JUnit is also a popular runner for Selenium UI tests. The unit-testing structure stays identical, that is, the same @Test methods, lifecycle hooks, and assertions, but instead of a local driver you point a Selenium RemoteWebDriver at a cloud Selenium grid. With TestMu AI you can run those JUnit and Selenium tests in parallel across 3,000+ browser and operating system combinations, so your test suite gives you genuine cross-browser coverage without any local infrastructure. For a deeper walkthrough, see the JUnit Tutorial.

Frequently Asked Questions

Which JUnit dependency should I use for a new project?

Use the JUnit 5 aggregator artifact org.junit.jupiter:junit-jupiter with test scope. It pulls in junit-jupiter-api (for writing tests), junit-jupiter-engine (for running them on the JUnit Platform), and junit-jupiter-params (for parameterized tests). Pair it with maven-surefire-plugin 3.x so mvn test picks the tests up.

What is the difference between JUnit 4 and JUnit 5?

JUnit 5 is split into three modules: the JUnit Platform (launches engines), JUnit Jupiter (the new annotations and assertions), and JUnit Vintage (runs legacy JUnit 3/4 tests). The annotations also changed: @Before/@After became @BeforeEach/@AfterEach, @BeforeClass/@AfterClass became @BeforeAll/@AfterAll, and assertions moved to org.junit.jupiter.api.Assertions with the message argument now last.
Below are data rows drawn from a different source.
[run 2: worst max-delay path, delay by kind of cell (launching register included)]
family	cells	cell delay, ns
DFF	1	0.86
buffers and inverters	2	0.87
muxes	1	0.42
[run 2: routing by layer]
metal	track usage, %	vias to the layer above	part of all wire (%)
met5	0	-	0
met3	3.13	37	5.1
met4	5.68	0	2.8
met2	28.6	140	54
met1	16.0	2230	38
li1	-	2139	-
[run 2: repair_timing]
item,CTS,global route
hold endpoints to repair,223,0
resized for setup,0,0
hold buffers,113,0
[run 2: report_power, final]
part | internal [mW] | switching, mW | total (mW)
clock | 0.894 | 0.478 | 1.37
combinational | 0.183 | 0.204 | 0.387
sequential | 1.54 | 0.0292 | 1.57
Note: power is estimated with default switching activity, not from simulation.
$ cat src/hw/rtl/gtm_pkg.sv
// ----------------------------------------------------------------------------
// gtm_pkg
// Shared types and constants for the Goertzel tone magnitude block.
// ----------------------------------------------------------------------------
package gtm_pkg;

  localparam int SAMPLE_W  = 16;
  localparam int RECUR_W   = 48;
  localparam int COEF_W    = 16;
  localparam int LEN_W     = 13;
  localparam int MAX_BLOCK = 4096;
  localparam int MAG_W     = 32;

  // register map, word index
  localparam logic [1:0] REG_COS = 2'd0;
  localparam logic [1:0] REG_SIN = 2'd1;
  localparam logic [1:0] REG_LEN = 2'd2;

  localparam logic signed [COEF_W-1:0] COS_RST = 16'sd16384;
  localparam logic signed [COEF_W-1:0] SIN_RST = 16'sd0;
  localparam logic [LEN_W-1:0]         LEN_RST = 13'd256;

  // finished block handed from front to back
  typedef struct packed {
    logic signed [RECUR_W-1:0] prev;
    logic signed [RECUR_W-1:0] prev2;
    logic [LEN_W-1:0]          len;
  } gtm_blk_t;

endpackage

$ cat src/hw/rtl/gtm_front.sv
// ----------------------------------------------------------------------------
// gtm_front
// Sample intake: runs the Goertzel recurrence, counts samples, and hands a
// finished block to the queue.
// ----------------------------------------------------------------------------
module gtm_front (
  input  logic                               clk,
  input  logic                               rst_n,
  input  logic                               in_valid,
  output logic                               in_ready,
  input  logic signed [gtm_pkg::SAMPLE_W-1:0] in_sample,
  input  logic signed [gtm_pkg::COEF_W-1:0]   cos_coeff,
  input  logic [gtm_pkg::LEN_W-1:0]           block_length,
  input  logic                               q_full,
  output logic                               q_push,
  output gtm_pkg::gtm_blk_t                  q_data
);

  logic                                    busy_r;
  logic signed [gtm_pkg::SAMPLE_W-1:0]     x_r;
  logic signed [63:0]                      prod_r;
  logic signed [gtm_pkg::RECUR_W-1:0]      prev_r, prev_nxt;
  logic signed [gtm_pkg::RECUR_W-1:0]      prev2_r, prev2_nxt;
  logic [gtm_pkg::LEN_W-1:0]               cnt_r, cnt_nxt;
  logic [gtm_pkg::LEN_W-1:0]               len_eff;
  logic signed [63:0]                      term;
  logic signed [63:0]                      s_full;
  logic [gtm_pkg::LEN_W-1:0]               cnt_inc;
  logic                                    accept;
  logic                                    blk_end;

  assign accept   = in_valid && in_ready;
  assign in_ready = !busy_r && !q_full;

  // clamp block length to one .. MAX_BLOCK
  always_comb begin
    if (block_length == '0) begin
      len_eff = gtm_pkg::LEN_W'(1);
    end else if (block_length > gtm_pkg::LEN_W'(gtm_pkg::MAX_BLOCK)) begin
      len_eff = gtm_pkg::LEN_W'(gtm_pkg::MAX_BLOCK);
    end else begin
      len_eff = block_length;
    end
  end

  // busy phase: finish the recurrence from the held product
  always_comb begin
    term    = (prod_r + 64'sd4096) >>> 13;
    s_full  = (64'(x_r) <<< 8) + term - 64'(prev2_r);
    cnt_inc = cnt_r + gtm_pkg::LEN_W'(1);
    blk_end = busy_r && (cnt_inc >= len_eff);
    prev_nxt  = prev_r;
    prev2_nxt = prev2_r;
    cnt_nxt   = cnt_r;
    if (busy_r) begin
      if (blk_end) begin
        prev_nxt  = '0;
        prev2_nxt = '0;
        cnt_nxt   = '0;
      end else begin
        prev_nxt  = s_full[gtm_pkg::RECUR_W-1:0];
        prev2_nxt = prev_r;
        cnt_nxt   = cnt_inc;
      end
    end
  end

  assign q_push       = blk_end;
  assign q_data.prev  = s_full[gtm_pkg::RECUR_W-1:0];
  assign q_data.prev2 = prev_r;
  assign q_data.len   = len_eff;

  // on accept: hold sample and coefficient product
  always_ff @(posedge clk) begin
    if (accept) begin
      x_r    <= in_sample;
      prod_r <= 64'(cos_coeff) * 64'(prev_r);
    end
  end

  // recurrence state
  always_ff @(posedge clk) begin
    if (!rst_n) begin
      busy_r  <= 1'b0;
      prev_r  <= '0;
      prev2_r <= '0;
      cnt_r   <= '0;
    end else begin
      busy_r  <= accept;
      prev_r  <= prev_nxt;
      prev2_r <= prev2_nxt;
      cnt_r   <= cnt_nxt;
    end
  end

endmodule

$ cat config.mk
export PLATFORM = sky130hd
export DESIGN_NAME = gtm_front
export DESIGN_NICKNAME = d
export VERILOG_FILES = /design/src/hw/rtl/gtm_pkg.sv /design/src/hw/rtl/gtm_front.sv
export SDC_FILE = /design/constraint.sdc
export NUM_CORES = 2
export LEC_CHECK = 0
export BUFFER_PORTS_ARGS = -buffer_cell sky130_fd_sc_hd__buf_2
export CAP_MARGIN = 5
export CELL_PAD_IN_SITES_DETAIL_PLACEMENT = 0
export CELL_PAD_IN_SITES_GLOBAL_PLACEMENT = 2
export CORE_ASPECT_RATIO = 0.6
export CORE_MARGIN = 2
export CORE_UTILIZATION = 37
export CTS_CLUSTER_SIZE = 8
export DETAILED_ROUTE_END_ITERATION = 10
export GPL_TIMING_DRIVEN = 0
export PLACE_DENSITY_LB_ADDON = 0.1
export SLEW_MARGIN = 15
export SYNTH_ARGS = -nofsm -noshare
export SYNTH_HDL_FRONTEND = slang
export SYNTH_SLANG_ARGS = --single-unit
$ cat constraint.sdc
create_clock -name clk -period 7.46 [get_ports clk]
set_input_delay 1.492 -clock clk [delete_from_list [all_inputs] [get_ports clk]]
set_output_delay 1.492 -clock clk [all_outputs]
set_load 0.03 [all_outputs]
File: config.mk
export PLATFORM = sky130hd
export DESIGN_NAME = windowed_traffic_rate_meter
export DESIGN_NICKNAME = d
export VERILOG_FILES = /design/src/hdl/wtrm_pkg.sv /design/src/hdl/wtrm_ctrl.sv /design/src/hdl/wtrm_dp.sv /design/src/hdl/windowed_traffic_rate_meter.sv
export SDC_FILE = /design/constraint.sdc
export NUM_CORES = 2
export LEC_CHECK = 0
export ABC_CLOCK_PERIOD_IN_PS = 22100
export BUFFER_PORTS_ARGS = -buffer_cell sky130_fd_sc_hd__buf_2
export CORE_AREA = 2 2 438 440
export DETAILED_ROUTE_END_ITERATION = 16
export DIE_AREA = 0 0 440 442
export PLACE_DENSITY_LB_ADDON = 0.05
export SYNTH_ARGS = -nofsm -noshare
export SYNTH_HDL_FRONTEND = slang
export SYNTH_SLANG_ARGS = --single-unit
File: constraint.sdc
create_clock -name clk -period 22.1 [get_ports clk]
set_input_delay 1.105 -clock clk [delete_from_list [all_inputs] [get_ports clk]]
set_output_delay 1.105 -clock clk [all_outputs]
set_load 0.02 [all_outputs]
[src/tsub_pkg.sv]
// ----------------------------------------------------------------------------
// tsub_pkg: shared types and constants of the triangle subdivider
// vertex types, split mode codes and the divide-by-three reciprocal
// ----------------------------------------------------------------------------
package tsub_pkg;

    typedef logic [31:0] coord_t;
    typedef logic [2:0][31:0] vec_t;   // [0] x, [1] y, [2] z

    // split mode codes; the unused code behaves as the six-way split
    localparam logic [1:0] MODE_BISECT  = 2'd0;
    localparam logic [1:0] MODE_TRISECT = 2'd1;
    localparam logic [1:0] MODE_SIXWAY  = 2'd2;

    // floor(x/3) = (x * RECIP3) >> RECIP_SHIFT, exact for x < 2**19
    localparam int          RECIP_SHIFT = 20;
    localparam logic [18:0] RECIP3      = 19'd349526;

    // offset that makes a three-term sum non-negative: 3 * 2**31
    localparam logic [33:0] SUM_OFFSET = 34'h1_8000_0000;

    // enables of the divider stages
    typedef struct packed {
        logic s3;
        logic s4;
        logic s5;
    } tsub_adv_t;

    function automatic logic [2:0] last_index(input logic [1:0] mode);
        logic [2:0] idx;
        unique case (mode)
            MODE_BISECT:  idx = 3'd1;
            MODE_TRISECT: idx = 3'd2;
            default:      idx = 3'd5;
        endcase
        return idx;
    endfunction

endpackage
Why does @BeforeAll have to be static?

By default JUnit creates a fresh instance of the test class for every test method (PER_METHOD lifecycle), so a non-static @BeforeAll has no single instance to belong to. It must be static. If you annotate the class with @TestInstance(TestInstance.Lifecycle.PER_CLASS), JUnit reuses one instance and you can make @BeforeAll and @AfterAll non-static.
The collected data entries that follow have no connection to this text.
$ cat src/hdl/in_order_response_reorder_buffer_unit.sv
// Top level of the in-order response reorder buffer.
// Depends on iorrb_pkg, iorrb_ram and the assertion macro header.
//
//   Channel   Ports                            Direction   Carries
//   req       req_valid req_stall req_payload  in          request or response item
//   rsp       rsp_valid rsp_stall rsp_payload  out         result item
//
// An input item is taken while not stalled, and its result, if any, is registered
// in the output register; a response parked for a younger request gives none.
// Single-result items flow at one per cycle while the result side does not stall.
// A drain of N stored responses takes one slot RAM read per result, during which
// the input is stalled. Reset is synchronous and clears the counters, the ring
// position and the filled bits at once; the slot RAM needs no clearing pass.
// A stall on the result side holds the output register. Outside a drain, the
// input is stalled only while that register is full and cannot be emptied.
module in_order_response_reorder_buffer_unit (
   input  logic                   clock,
   input  logic                   reset,
   input  logic                   req_valid,
   output logic                   req_stall,
   input  iorrb_pkg::req_item_type req_payload,
   output logic                   rsp_valid,
   input  logic                   rsp_stall,
   output iorrb_pkg::rsp_item_type rsp_payload
);

`include "in_order_response_reorder_buffer_unit_assert.svh"

   // Sequencer state and bookkeeping registers.
   iorrb_pkg::state_type                 state_ff, state_in;
   logic [iorrb_pkg::SEQ_BITS-1:0]       next_seq_ff, next_seq_in;
   logic [iorrb_pkg::SEQ_BITS-1:0]       head_seq_ff, head_seq_in;
   logic [iorrb_pkg::CNT_W-1:0]          pending_count_ff, pending_count_in;
   logic [iorrb_pkg::SLOT_W-1:0]         head_slot_ff, head_slot_in;
   logic [iorrb_pkg::DEPTH-1:0]          filled_ff, filled_in;

   // Output register.
   logic                                 rsp_valid_ff, rsp_valid_in;
   iorrb_pkg::rsp_item_type              rsp_item_ff, rsp_item_in;

   // Slot RAM ports. Each word holds the keep-alive flag above the payload handle.
   logic                                 ram_wr_en;
   logic [iorrb_pkg::SLOT_W-1:0]         ram_wr_addr;
   logic [iorrb_pkg::RAM_W-1:0]          ram_wr_data;
   logic                                 ram_rd_en;
   logic [iorrb_pkg::RAM_W-1:0]          ram_rd_data;

   logic                                 out_free;
   logic                                 in_accept;

   // Values after removing the oldest pending entry.
   logic [iorrb_pkg::SLOT_W-1:0]         pop_slot;
   logic [iorrb_pkg::SEQ_BITS-1:0]       pop_seq;
   logic [iorrb_pkg::CNT_W-1:0]          pop_count;
   logic [iorrb_pkg::DEPTH-1:0]          pop_filled;
   logic                                 pop_more;

   // Response classification.
   logic [iorrb_pkg::SEQ_BITS-1:0]       tag_offset;
   logic                                 rsp_unmatched;
   logic [iorrb_pkg::SLOT_W-1:0]         store_slot;
   logic [iorrb_pkg::SLOT_W-1:0]         tail_slot;
   logic                                 buffer_full;

   iorrb_ram #(
      .WIDTH (iorrb_pkg::RAM_W),
      .DEPTH (iorrb_pkg::DEPTH)
   ) u_slot_ram (
      .clock   (clock),
      .wr_en   (ram_wr_en),
      .wr_addr (ram_wr_addr),
      .wr_data (ram_wr_data),
      .rd_en   (ram_rd_en),
      .rd_addr (head_slot_in),
      .rd_data (ram_rd_data)
   );

   // The output register can take a new item if it is empty or drains this cycle.
   assign out_free  = !rsp_valid_ff || !rsp_stall;
   assign req_stall = !((state_ff == iorrb_pkg::ST_IDLE) && out_free);
   assign in_accept = req_valid && !req_stall;

   assign rsp_valid   = rsp_valid_ff;
   assign rsp_payload = rsp_item_ff;

   // Popping the head clears its filled bit and advances the ring by one.
   // A drain goes on while the new head is pending and already holds a response.
   always_comb begin
      pop_slot   = iorrb_pkg::slot_add(head_slot_ff, iorrb_pkg::CNT_W'(1));
      pop_seq    = head_seq_ff + iorrb_pkg::SEQ_BITS'(1);
      pop_count  = pending_count_ff - iorrb_pkg::CNT_W'(1);
      pop_filled = filled_ff;
      pop_filled[head_slot_ff] = 1'b0;
      pop_more   = (pop_count != '0) && pop_filled[pop_slot];
   end

   // A response matches only if its distance from the head is below the count.
   // That distance is then known to fit the count width.
   assign tag_offset    = req_payload.seq_tag - head_seq_ff;
   assign rsp_unmatched = (pending_count_ff == '0) ||
                          (tag_offset >= iorrb_pkg::SEQ_BITS'(pending_count_ff));
   assign store_slot    = iorrb_pkg::slot_add(head_slot_ff,
                                              tag_offset[iorrb_pkg::CNT_W-1:0]);
   assign tail_slot     = iorrb_pkg::slot_add(head_slot_ff, pending_count_ff);
   assign buffer_full   = (pending_count_ff == iorrb_pkg::CNT_W'(iorrb_pkg::DEPTH));

   assign ram_wr_addr = store_slot;
   assign ram_wr_data = {req_payload.keep_alive, req_payload.response_ref};

   // Writes happen only when an item is taken in the idle state and reads only
   // for a drain, so a write and a read of the same slot never share a cycle.
   always_comb begin
      state_in         = state_ff;
      next_seq_in      = next_seq_ff;
      head_seq_in      = head_seq_ff;
      pending_count_in = pending_count_ff;
      head_slot_in     = head_slot_ff;
      filled_in        = filled_ff;
      rsp_valid_in     = rsp_valid_ff && rsp_stall;
      rsp_item_in      = rsp_item_ff;
      ram_wr_en        = 1'b0;
      ram_rd_en        = 1'b0;

      unique case (state_ff)
         iorrb_pkg::ST_IDLE: begin
            if (in_accept) begin
               rsp_item_in.out_ref     = '0;
               rsp_item_in.close_after = 1'b0;
               rsp_item_in.last        = 1'b1;
               if (req_payload.action == iorrb_pkg::ACTION_REQUEST) begin
                  rsp_valid_in = 1'b1;
                  if (buffer_full) begin
                     rsp_item_in.kind       = iorrb_pkg::KIND_REFUSED;
                     rsp_item_in.seq_number = '0;
                  end else begin
                     next_seq_in            = next_seq_ff + iorrb_pkg::SEQ_BITS'(1);
                     filled_in[tail_slot]   = 1'b0;
                     pending_count_in       = pending_count_ff + iorrb_pkg::CNT_W'(1);
                     rsp_item_in.kind       = iorrb_pkg::KIND_ASSIGNED;
                     rsp_item_in.seq_number = next_seq_in;
                  end
               end else if (rsp_unmatched) begin
                  rsp_valid_in           = 1'b1;
                  rsp_item_in.kind       = iorrb_pkg::KIND_DROPPED;
                  rsp_item_in.seq_number = req_payload.seq_tag;
                  rsp_item_in.out_ref    = req_payload.response_ref;
               end else if (tag_offset != '0) begin
                  // A younger request: park the response in its slot.
                  ram_wr_en             = 1'b1;
                  filled_in[store_slot] = 1'b1;
               end else begin
                  // The oldest request is answered: send it and pop the head.
                  rsp_valid_in            = 1'b1;
                  rsp_item_in.kind        = iorrb_pkg::KIND_SENT;
                  rsp_item_in.seq_number  = head_seq_ff;
                  rsp_item_in.out_ref     = req_payload.response_ref;
                  rsp_item_in.close_after = !req_payload.keep_alive;
                  rsp_item_in.last        = !pop_more;
                  head_slot_in            = pop_slot;
                  head_seq_in             = pop_seq;
                  pending_count_in        = pop_count;
                  filled_in               = pop_filled;
                  if (pop_more) begin
                     ram_rd_en = 1'b1;
                     state_in  = iorrb_pkg::ST_DRAIN;
                  end
               end
            end
         end
         iorrb_pkg::ST_DRAIN: begin
            // The head slot was read on the previous edge; the RAM output holds
            // until the output register has room.
            if (out_free) begin
               rsp_valid_in            = 1'b1;
               rsp_item_in.kind        = iorrb_pkg::KIND_SENT;
               rsp_item_in.seq_number  = head_seq_ff;
               rsp_item_in.out_ref     = ram_rd_data[iorrb_pkg::REF_BITS-1:0];
               rsp_item_in.close_after = !ram_rd_data[iorrb_pkg::REF_BITS];
               rsp_item_in.last        = !pop_more;
               head_slot_in            = pop_slot;
               head_seq_in             = pop_seq;
               pending_count_in        = pop_count;
               filled_in               = pop_filled;
               if (pop_more) begin
                  ram_rd_en = 1'b1;
               end else begin
                  state_in = iorrb_pkg::ST_IDLE;
               end
            end
         end
         default: begin
            state_in = iorrb_pkg::ST_IDLE;
         end
      endcase
   end

   always_ff @(posedge clock) begin
      if (reset) begin
         state_ff         <= iorrb_pkg::ST_IDLE;
         next_seq_ff      <= '0;
         head_seq_ff      <= iorrb_pkg::SEQ_BITS'(1);
         pending_count_ff <= '0;
         head_slot_ff     <= '0;
         filled_ff        <= '0;
         rsp_valid_ff     <= 1'b0;
      end else begin
         state_ff         <= state_in;
         next_seq_ff      <= next_seq_in;
         head_seq_ff      <= head_seq_in;
         pending_count_ff <= pending_count_in;
         head_slot_ff     <= head_slot_in;
         filled_ff        <= filled_in;
         rsp_valid_ff     <= rsp_valid_in;
      end
   end

   always_ff @(posedge clock) begin
      rsp_item_ff <= rsp_item_in;
   end

   // The pending count never passes the ring size.
   `IORRB_ASSERT_NOW(a_count_bound, clock, reset, 1'b1,
      pending_count_ff <= iorrb_pkg::CNT_W'(iorrb_pkg::DEPTH),
      "pending count exceeds the ring depth")

   // The numbers from head to last assigned are exactly the pending ones.
   `IORRB_ASSERT_NOW(a_seq_window, clock, reset, 1'b1,
      (next_seq_ff - head_seq_ff + iorrb_pkg::SEQ_BITS'(1)) ==
         iorrb_pkg::SEQ_BITS'(pending_count_ff),
      "sequence window disagrees with the pending count")

   // A drain only runs while the head slot holds a stored response.
   `IORRB_ASSERT_NOW(a_drain_head, clock, reset, state_ff == iorrb_pkg::ST_DRAIN,
      (pending_count_ff != '0) && filled_ff[head_slot_ff],
      "drain without a stored response at the head")

   // A request into a full ring is refused on the next edge.
   `IORRB_ASSERT_NEXT(a_full_refuse, clock, reset,
      in_accept && (req_payload.action == iorrb_pkg::ACTION_REQUEST) && buffer_full,
      rsp_valid_ff && (rsp_item_ff.kind == iorrb_pkg::KIND_REFUSED),
      "request into a full ring was not refused")

endmodule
How do I test that a method throws an exception?

Use assertThrows. It takes the expected exception class and an executable lambda, runs the lambda, and fails the test if the expected exception is not thrown. It also returns the thrown exception, so you can make further assertions on its message, for example assertEquals("/ by zero", thrown.getMessage()).

What is the difference between assertions and assumptions in JUnit?

An assertion that fails marks the test as failed. An assumption that fails (for example Assumptions.assumeTrue(condition)) aborts the test and reports it as skipped, not failed. Use assumptions to run a test only when a precondition holds, such as a specific operating system or CI environment variable.

How do I run JUnit tests across multiple browsers?

Keep your JUnit test code the same and point your Selenium RemoteWebDriver at a cloud Selenium grid instead of a local driver. By passing different browser and operating system capabilities, the same @Test methods run in parallel across thousands of browser and OS combinations, giving you real cross-browser coverage without local setup.